Observei ontem, demoradamente, algures na cidade de Maputo, o processo generalizado de carregamento, andamento e descarregamento de pessoas nos chapas do tipo carrinha de caixa aberta. Doeu e dói ver, doeu e dói imaginar o sofrimento dos utentes transformados em gado descartável. Dói duplamente: por intuir que, remetidas à impotência contínua, as pessoas parecem conformar-se com este horrível processo de humilhação; por saber que semelhante processo tem curso sem impedimento estatal. Um dia pode acontecer que as pessoas tragam para fora, violenta e catárquica, a raiva tanto tempo contida. Certamente já  a trouxeram em 2008, 2010 e este ano, por essa e por outras razões. E poderá voltar a acontecer. Antes e depois, são os tempos dos augustos arcontes da terra, dos pontífices da moral impoluta em suas entusiásticas, punitivas e públicas preleções morais - abaixo os vândalos!, vociferam -, condenando com veemência os excessos de múltiplas situações degradantes que não vivem, nem viverão.

4 comentários:

Salvador Langa disse...

Professor, os donos, eles não se vão preocupar.

ricardo disse...
Este comentário foi removido pelo autor.
ricardo disse...

Faço minhas as vossas palavras, sr. Professor.

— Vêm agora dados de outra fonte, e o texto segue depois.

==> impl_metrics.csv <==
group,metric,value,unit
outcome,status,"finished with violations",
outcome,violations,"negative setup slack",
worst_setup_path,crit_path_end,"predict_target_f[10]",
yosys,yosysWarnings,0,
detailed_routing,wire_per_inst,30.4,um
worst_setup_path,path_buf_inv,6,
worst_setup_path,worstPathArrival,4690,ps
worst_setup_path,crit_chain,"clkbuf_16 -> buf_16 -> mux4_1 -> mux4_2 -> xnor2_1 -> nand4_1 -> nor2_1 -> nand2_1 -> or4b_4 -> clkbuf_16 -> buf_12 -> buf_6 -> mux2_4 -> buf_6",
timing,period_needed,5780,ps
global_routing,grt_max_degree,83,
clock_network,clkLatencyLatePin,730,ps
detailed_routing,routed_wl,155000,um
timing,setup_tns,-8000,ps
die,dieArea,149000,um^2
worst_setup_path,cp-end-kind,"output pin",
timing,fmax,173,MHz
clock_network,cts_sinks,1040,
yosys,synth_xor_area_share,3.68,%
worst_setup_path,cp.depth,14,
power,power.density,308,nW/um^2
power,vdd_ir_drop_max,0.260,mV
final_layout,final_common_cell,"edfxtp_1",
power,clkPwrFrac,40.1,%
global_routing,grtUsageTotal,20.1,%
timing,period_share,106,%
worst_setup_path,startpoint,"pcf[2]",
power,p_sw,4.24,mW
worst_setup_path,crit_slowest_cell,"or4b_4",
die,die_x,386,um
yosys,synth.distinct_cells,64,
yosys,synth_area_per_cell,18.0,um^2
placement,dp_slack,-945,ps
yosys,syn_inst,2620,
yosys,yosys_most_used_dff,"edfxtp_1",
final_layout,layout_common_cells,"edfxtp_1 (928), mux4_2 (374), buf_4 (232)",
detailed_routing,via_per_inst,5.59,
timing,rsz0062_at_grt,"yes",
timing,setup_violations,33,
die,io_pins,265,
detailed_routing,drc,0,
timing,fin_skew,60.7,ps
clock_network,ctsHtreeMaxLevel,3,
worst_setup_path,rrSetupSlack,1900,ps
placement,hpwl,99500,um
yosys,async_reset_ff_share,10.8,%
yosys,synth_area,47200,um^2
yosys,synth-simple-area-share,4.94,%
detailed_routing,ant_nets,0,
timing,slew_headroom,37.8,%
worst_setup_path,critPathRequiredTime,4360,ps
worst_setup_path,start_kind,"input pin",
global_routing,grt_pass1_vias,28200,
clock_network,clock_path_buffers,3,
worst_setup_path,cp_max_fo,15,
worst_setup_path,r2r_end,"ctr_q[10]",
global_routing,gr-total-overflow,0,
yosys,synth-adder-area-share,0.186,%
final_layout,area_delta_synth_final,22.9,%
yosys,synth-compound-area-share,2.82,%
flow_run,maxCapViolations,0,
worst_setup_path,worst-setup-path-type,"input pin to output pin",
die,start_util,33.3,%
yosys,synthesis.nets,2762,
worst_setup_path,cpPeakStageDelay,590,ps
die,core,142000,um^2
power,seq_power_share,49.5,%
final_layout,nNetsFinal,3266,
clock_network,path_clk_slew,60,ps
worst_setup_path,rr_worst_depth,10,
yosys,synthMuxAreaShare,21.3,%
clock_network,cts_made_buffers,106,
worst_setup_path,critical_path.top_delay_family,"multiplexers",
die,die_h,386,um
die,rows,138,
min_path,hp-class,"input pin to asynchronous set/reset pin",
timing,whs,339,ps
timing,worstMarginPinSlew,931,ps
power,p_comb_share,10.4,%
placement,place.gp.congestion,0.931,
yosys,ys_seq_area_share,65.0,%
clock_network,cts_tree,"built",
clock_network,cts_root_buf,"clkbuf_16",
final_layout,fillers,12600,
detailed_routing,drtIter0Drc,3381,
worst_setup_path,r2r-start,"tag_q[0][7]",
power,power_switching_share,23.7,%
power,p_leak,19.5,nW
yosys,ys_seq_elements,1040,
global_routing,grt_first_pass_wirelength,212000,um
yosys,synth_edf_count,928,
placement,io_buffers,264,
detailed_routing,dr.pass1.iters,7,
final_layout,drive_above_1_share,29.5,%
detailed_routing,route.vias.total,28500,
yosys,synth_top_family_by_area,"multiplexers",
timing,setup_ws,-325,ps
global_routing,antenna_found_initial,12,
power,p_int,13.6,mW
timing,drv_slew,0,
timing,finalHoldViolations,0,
`src/rtl/spi_flash_read_ctrl.sv`:
```
// SPI flash READ (0x03) sequencer.
// Owns the flash pins. On an accepted start it sends the command byte and a 24-bit address,
// then clocks in len bytes (0 means 256). Each byte is presented on rd_data with a one-cycle
// rd_valid strobe.
//
// Ports:
//   clk12MHz  - system clock (12 MHz)
//   rst       - asynchronous reset, active-high
//   start     - transaction request, only sampled in idle
//   addr      - flash byte address, captured on an accepted start
//   len       - byte count, captured on an accepted start (0 = 256)
//   busy      - high from the cycle after an accepted start until done
//   done      - one-cycle pulse when the transaction ends
//   rd_data   - last received byte (MSB first on the wire)
//   rd_valid  - one-cycle pulse when rd_data updates
//   sck       - SPI clock, mode 0 (idles low)
//   cs        - chip select, active-low
//   sdo       - MOSI
//   sdi       - MISO
module spi_flash_read_ctrl #(
  parameter int unsigned CLK_DIV = 2,
  parameter int unsigned CS_GAP  = 4
) (
  input  logic        clk12MHz,
  input  logic        rst,
  input  logic        start,
  input  logic [23:0] addr,
  input  logic [7:0]  len,
  output logic        busy,
  output logic        done,
  output logic [7:0]  rd_data,
  output logic        rd_valid,
  output logic        sck,
  output logic        cs,
  output logic        sdo,
  input  logic        sdi
);

  localparam int unsigned CntMax = (CLK_DIV > CS_GAP) ? CLK_DIV : CS_GAP;
  localparam int unsigned CntW   = (CntMax > 1) ? $clog2(CntMax) : 1;
  localparam logic [CntW-1:0] DivLast = CntW'(CLK_DIV - 1);
  localparam logic [CntW-1:0] GapLast = CntW'(CS_GAP - 1);
  localparam logic [7:0] ReadCmd = 8'h03;

  typedef enum logic [2:0] {
    StIdle,
    StCsSetup,
    StShiftCmd,
    StShiftAddr,
    StShiftData,
    StCsHold,
    StCsGap
  } state_e;

  state_e          state_q;
  logic [CntW-1:0] cnt_q;       // half-period divider, reused for hold and gap timing
  logic [31:0]     tx_q;        // command + address, shifted out MSB first
  logic [7:0]      rx_q;
  logic [5:0]      bit_cnt_q;   // rising edges within the current phase / data byte
  logic [8:0]      byte_cnt_q;  // 9 bits so a 256-byte read does not wrap
  logic [7:0]      len_q;
  logic            busy_q;
  logic            done_q;
  logic [7:0]      rd_data_q;
  logic            rd_valid_q;
  logic            sck_q;
  logic            cs_q;
  logic            sdo_q;

  logic [8:0] n_bytes;
  logic       div_last;

  assign n_bytes  = (len_q == 8'd0) ? 9'd256 : {1'b0, len_q};
  assign div_last = (cnt_q == DivLast);

  always_ff @(posedge clk12MHz or posedge rst) begin
    if (rst) begin
      state_q    <= StIdle;
      cnt_q      <= '0;
      tx_q       <= '0;
      rx_q       <= '0;
      bit_cnt_q  <= '0;
      byte_cnt_q <= '0;
      len_q      <= '0;
      busy_q     <= 1'b0;
      done_q     <= 1'b0;
      rd_data_q  <= '0;
      rd_valid_q <= 1'b0;
      sck_q      <= 1'b0;
      cs_q       <= 1'b1;
      sdo_q      <= 1'b0;
    end else begin
      done_q     <= 1'b0;
      rd_valid_q <= 1'b0;
      unique case (state_q)
        StIdle: begin
          cs_q  <= 1'b1;
          sck_q <= 1'b0;
          if (start) begin
            tx_q       <= {ReadCmd, addr};
            len_q      <= len;
            sdo_q      <= ReadCmd[7];
            cs_q       <= 1'b0;
            busy_q     <= 1'b1;
            cnt_q      <= '0;
            bit_cnt_q  <= '0;
            byte_cnt_q <= '0;
            state_q    <= StCsSetup;
          end
        end
        StCsSetup: begin
          if (div_last) begin
            cnt_q   <= '0;
            state_q <= StShiftCmd;
          end else begin
            cnt_q <= cnt_q + 1'b1;
          end
        end
        StShiftCmd, StShiftAddr, StShiftData: begin
          if (!div_last) begin
            cnt_q <= cnt_q + 1'b1;
          end else begin
            cnt_q <= '0;
            sck_q <= ~sck_q;
            if (!sck_q) begin
              // Rising sck edge: sample MISO.
              rx_q <= {rx_q[6:0], sdi};
              if (state_q == StShiftData && bit_cnt_q == 6'd7) begin
                bit_cnt_q  <= '0;
                byte_cnt_q <= byte_cnt_q + 9'd1;
                rd_data_q  <= {rx_q[6:0], sdi};
                rd_valid_q <= 1'b1;
              end else begin
                bit_cnt_q <= bit_cnt_q + 6'd1;
              end
            end else begin
              // Falling sck edge: advance MOSI; zeros follow the address.
              tx_q  <= {tx_q[30:0], 1'b0};
              sdo_q <= tx_q[30];
              if (state_q == StShiftCmd && bit_cnt_q == 6'd8) begin
                bit_cnt_q <= '0;
                state_q   <= StShiftAddr;
              end else if (state_q == StShiftAddr && bit_cnt_q == 6'd24) begin
                bit_cnt_q <= '0;
                state_q   <= StShiftData;
              end else if (state_q == StShiftData && bit_cnt_q == 6'd0 &&
                           byte_cnt_q == n_bytes) begin
                state_q <= StCsHold;
              end
            end
          end
        end
        StCsHold: begin
          sck_q <= 1'b0;
          if (div_last) begin
            cnt_q   <= '0;
            cs_q    <= 1'b1;
            state_q <= StCsGap;
          end else begin
            cnt_q <= cnt_q + 1'b1;
          end
        end
        StCsGap: begin
          if (cnt_q == GapLast) begin
            cnt_q   <= '0;
            busy_q  <= 1'b0;
            done_q  <= 1'b1;
            state_q <= StIdle;
          end else begin
            cnt_q <= cnt_q + 1'b1;
          end
        end
        default: state_q <= StIdle;
      endcase
    end
  end

  assign busy     = busy_q;
  assign done     = done_q;
  assign rd_data  = rd_data_q;
  assign rd_valid = rd_valid_q;
  assign sck      = sck_q;
  assign cs       = cs_q;
  assign sdo      = sdo_q;

endmodule

```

E lembro-me, inclusive, de um filme de Klaus Kinski, baseado num argumento de Kafka, onde se teorizava as ervilhas e os costumes. Narrava o actor que se alguém fosse alimentado permanentemente de ervilhas, começaria, sem o pressentir a adquirir comportamentos de asno, e a eles se habituria.

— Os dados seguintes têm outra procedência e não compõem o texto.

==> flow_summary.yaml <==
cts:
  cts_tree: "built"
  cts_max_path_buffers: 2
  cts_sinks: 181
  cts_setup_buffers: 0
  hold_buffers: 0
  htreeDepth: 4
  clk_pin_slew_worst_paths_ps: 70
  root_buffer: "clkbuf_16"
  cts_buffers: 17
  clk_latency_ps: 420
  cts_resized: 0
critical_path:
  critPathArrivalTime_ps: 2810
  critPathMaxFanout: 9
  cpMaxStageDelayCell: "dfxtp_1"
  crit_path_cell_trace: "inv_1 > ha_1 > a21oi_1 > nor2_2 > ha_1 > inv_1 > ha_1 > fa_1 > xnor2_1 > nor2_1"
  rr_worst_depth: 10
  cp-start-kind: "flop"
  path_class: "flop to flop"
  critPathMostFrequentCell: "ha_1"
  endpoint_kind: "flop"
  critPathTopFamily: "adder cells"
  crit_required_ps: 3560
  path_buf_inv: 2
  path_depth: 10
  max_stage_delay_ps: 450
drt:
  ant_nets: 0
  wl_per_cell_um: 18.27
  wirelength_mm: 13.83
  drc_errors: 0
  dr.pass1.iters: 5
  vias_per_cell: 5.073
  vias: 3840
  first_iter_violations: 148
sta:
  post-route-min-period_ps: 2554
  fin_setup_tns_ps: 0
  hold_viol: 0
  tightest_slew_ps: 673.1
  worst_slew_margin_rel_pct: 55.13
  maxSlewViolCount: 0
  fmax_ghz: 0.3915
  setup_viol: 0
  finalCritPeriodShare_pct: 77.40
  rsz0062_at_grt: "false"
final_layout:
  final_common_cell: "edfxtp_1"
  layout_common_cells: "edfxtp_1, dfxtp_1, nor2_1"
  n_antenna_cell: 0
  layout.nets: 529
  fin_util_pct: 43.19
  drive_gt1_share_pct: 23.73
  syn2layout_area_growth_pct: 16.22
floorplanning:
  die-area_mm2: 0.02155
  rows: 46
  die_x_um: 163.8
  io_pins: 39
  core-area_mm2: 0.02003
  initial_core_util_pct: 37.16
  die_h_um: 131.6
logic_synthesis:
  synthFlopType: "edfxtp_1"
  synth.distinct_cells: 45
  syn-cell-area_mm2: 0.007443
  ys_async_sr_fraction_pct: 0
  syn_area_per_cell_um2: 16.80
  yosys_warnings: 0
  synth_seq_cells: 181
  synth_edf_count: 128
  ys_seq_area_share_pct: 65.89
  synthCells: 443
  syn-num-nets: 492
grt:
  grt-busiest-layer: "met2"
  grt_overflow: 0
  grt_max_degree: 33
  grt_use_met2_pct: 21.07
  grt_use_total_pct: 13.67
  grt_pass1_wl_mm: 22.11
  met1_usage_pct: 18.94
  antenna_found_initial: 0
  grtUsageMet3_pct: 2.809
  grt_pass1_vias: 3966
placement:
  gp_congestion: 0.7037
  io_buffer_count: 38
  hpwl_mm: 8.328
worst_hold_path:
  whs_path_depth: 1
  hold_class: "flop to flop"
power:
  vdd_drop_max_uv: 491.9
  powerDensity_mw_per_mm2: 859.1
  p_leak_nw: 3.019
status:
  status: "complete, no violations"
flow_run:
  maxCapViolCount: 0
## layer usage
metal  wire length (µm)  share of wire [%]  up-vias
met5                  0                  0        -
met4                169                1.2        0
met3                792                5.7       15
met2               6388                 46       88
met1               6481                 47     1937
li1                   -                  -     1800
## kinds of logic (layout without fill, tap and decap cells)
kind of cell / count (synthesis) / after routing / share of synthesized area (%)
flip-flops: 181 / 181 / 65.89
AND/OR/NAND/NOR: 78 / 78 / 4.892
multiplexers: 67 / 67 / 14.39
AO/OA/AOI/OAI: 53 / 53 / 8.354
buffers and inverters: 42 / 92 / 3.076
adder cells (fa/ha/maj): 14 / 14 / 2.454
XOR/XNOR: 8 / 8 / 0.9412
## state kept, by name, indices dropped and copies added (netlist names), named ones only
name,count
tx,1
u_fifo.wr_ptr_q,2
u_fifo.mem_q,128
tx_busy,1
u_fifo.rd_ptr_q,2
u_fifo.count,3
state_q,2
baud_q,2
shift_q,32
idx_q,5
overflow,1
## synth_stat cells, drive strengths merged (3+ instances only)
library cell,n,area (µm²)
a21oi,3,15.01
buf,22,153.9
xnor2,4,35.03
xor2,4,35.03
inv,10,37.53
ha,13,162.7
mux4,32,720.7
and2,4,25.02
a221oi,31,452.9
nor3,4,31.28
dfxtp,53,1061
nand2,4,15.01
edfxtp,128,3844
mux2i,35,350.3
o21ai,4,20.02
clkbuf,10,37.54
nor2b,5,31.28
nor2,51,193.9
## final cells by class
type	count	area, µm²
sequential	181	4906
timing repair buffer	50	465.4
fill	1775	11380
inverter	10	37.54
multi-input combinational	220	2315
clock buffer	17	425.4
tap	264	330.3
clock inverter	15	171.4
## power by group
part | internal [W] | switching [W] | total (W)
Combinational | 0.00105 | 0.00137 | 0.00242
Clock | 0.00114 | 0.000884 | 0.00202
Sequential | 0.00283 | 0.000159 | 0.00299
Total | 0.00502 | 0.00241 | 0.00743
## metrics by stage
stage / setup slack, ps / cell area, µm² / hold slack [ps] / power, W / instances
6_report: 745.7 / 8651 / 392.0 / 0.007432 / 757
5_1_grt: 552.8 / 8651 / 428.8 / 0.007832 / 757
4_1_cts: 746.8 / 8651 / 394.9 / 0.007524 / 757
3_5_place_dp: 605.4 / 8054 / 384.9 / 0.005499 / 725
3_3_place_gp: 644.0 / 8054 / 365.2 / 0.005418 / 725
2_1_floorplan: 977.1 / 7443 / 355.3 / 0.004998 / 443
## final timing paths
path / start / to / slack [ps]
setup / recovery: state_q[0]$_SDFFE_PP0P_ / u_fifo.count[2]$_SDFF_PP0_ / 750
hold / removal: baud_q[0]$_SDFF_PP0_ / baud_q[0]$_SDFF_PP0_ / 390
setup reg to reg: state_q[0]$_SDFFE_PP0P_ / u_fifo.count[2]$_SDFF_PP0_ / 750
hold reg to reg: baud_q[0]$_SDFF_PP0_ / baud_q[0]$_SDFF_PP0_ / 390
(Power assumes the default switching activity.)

Parece que andam ler muito Kafka alí, junto da estátua de Samora Machel...

nachingweya disse...

Este post coincide com:
-referência ao novo carro da Sra Presidente da AR que custa USD 500 000 [in Jornal Savana de amanhã vendido hoje]
-Discurso do sr Ministro da Educação na AR falando do défice de USD 17 000 000 para se colocarem carteiras nas escolas [sessão de ontem]
-Visita do vice ministro chinês talvez trazendo o nosso cheque de USD 600 000 000 já garantidos para a nossa ponte e estrada para a praia.
E é neste panorama de ordenação das nossas prioridades que também me parece indignar mais o transporte de pessoas em carrinhas de caixa aberta do que ver meus semelhantes a empurrar um tchova (carrinha de tracção humana(?)normalmente de caixa aberta)
Se alguem alimentado permanentemente de ervilhas começa, sem o pressentir, a adquirir comportamentos de asno o que acontecerá a esse mesmo ente se durante 10,12 horas por dia exercer as funções normalmente reservadas para seres de outra natureza?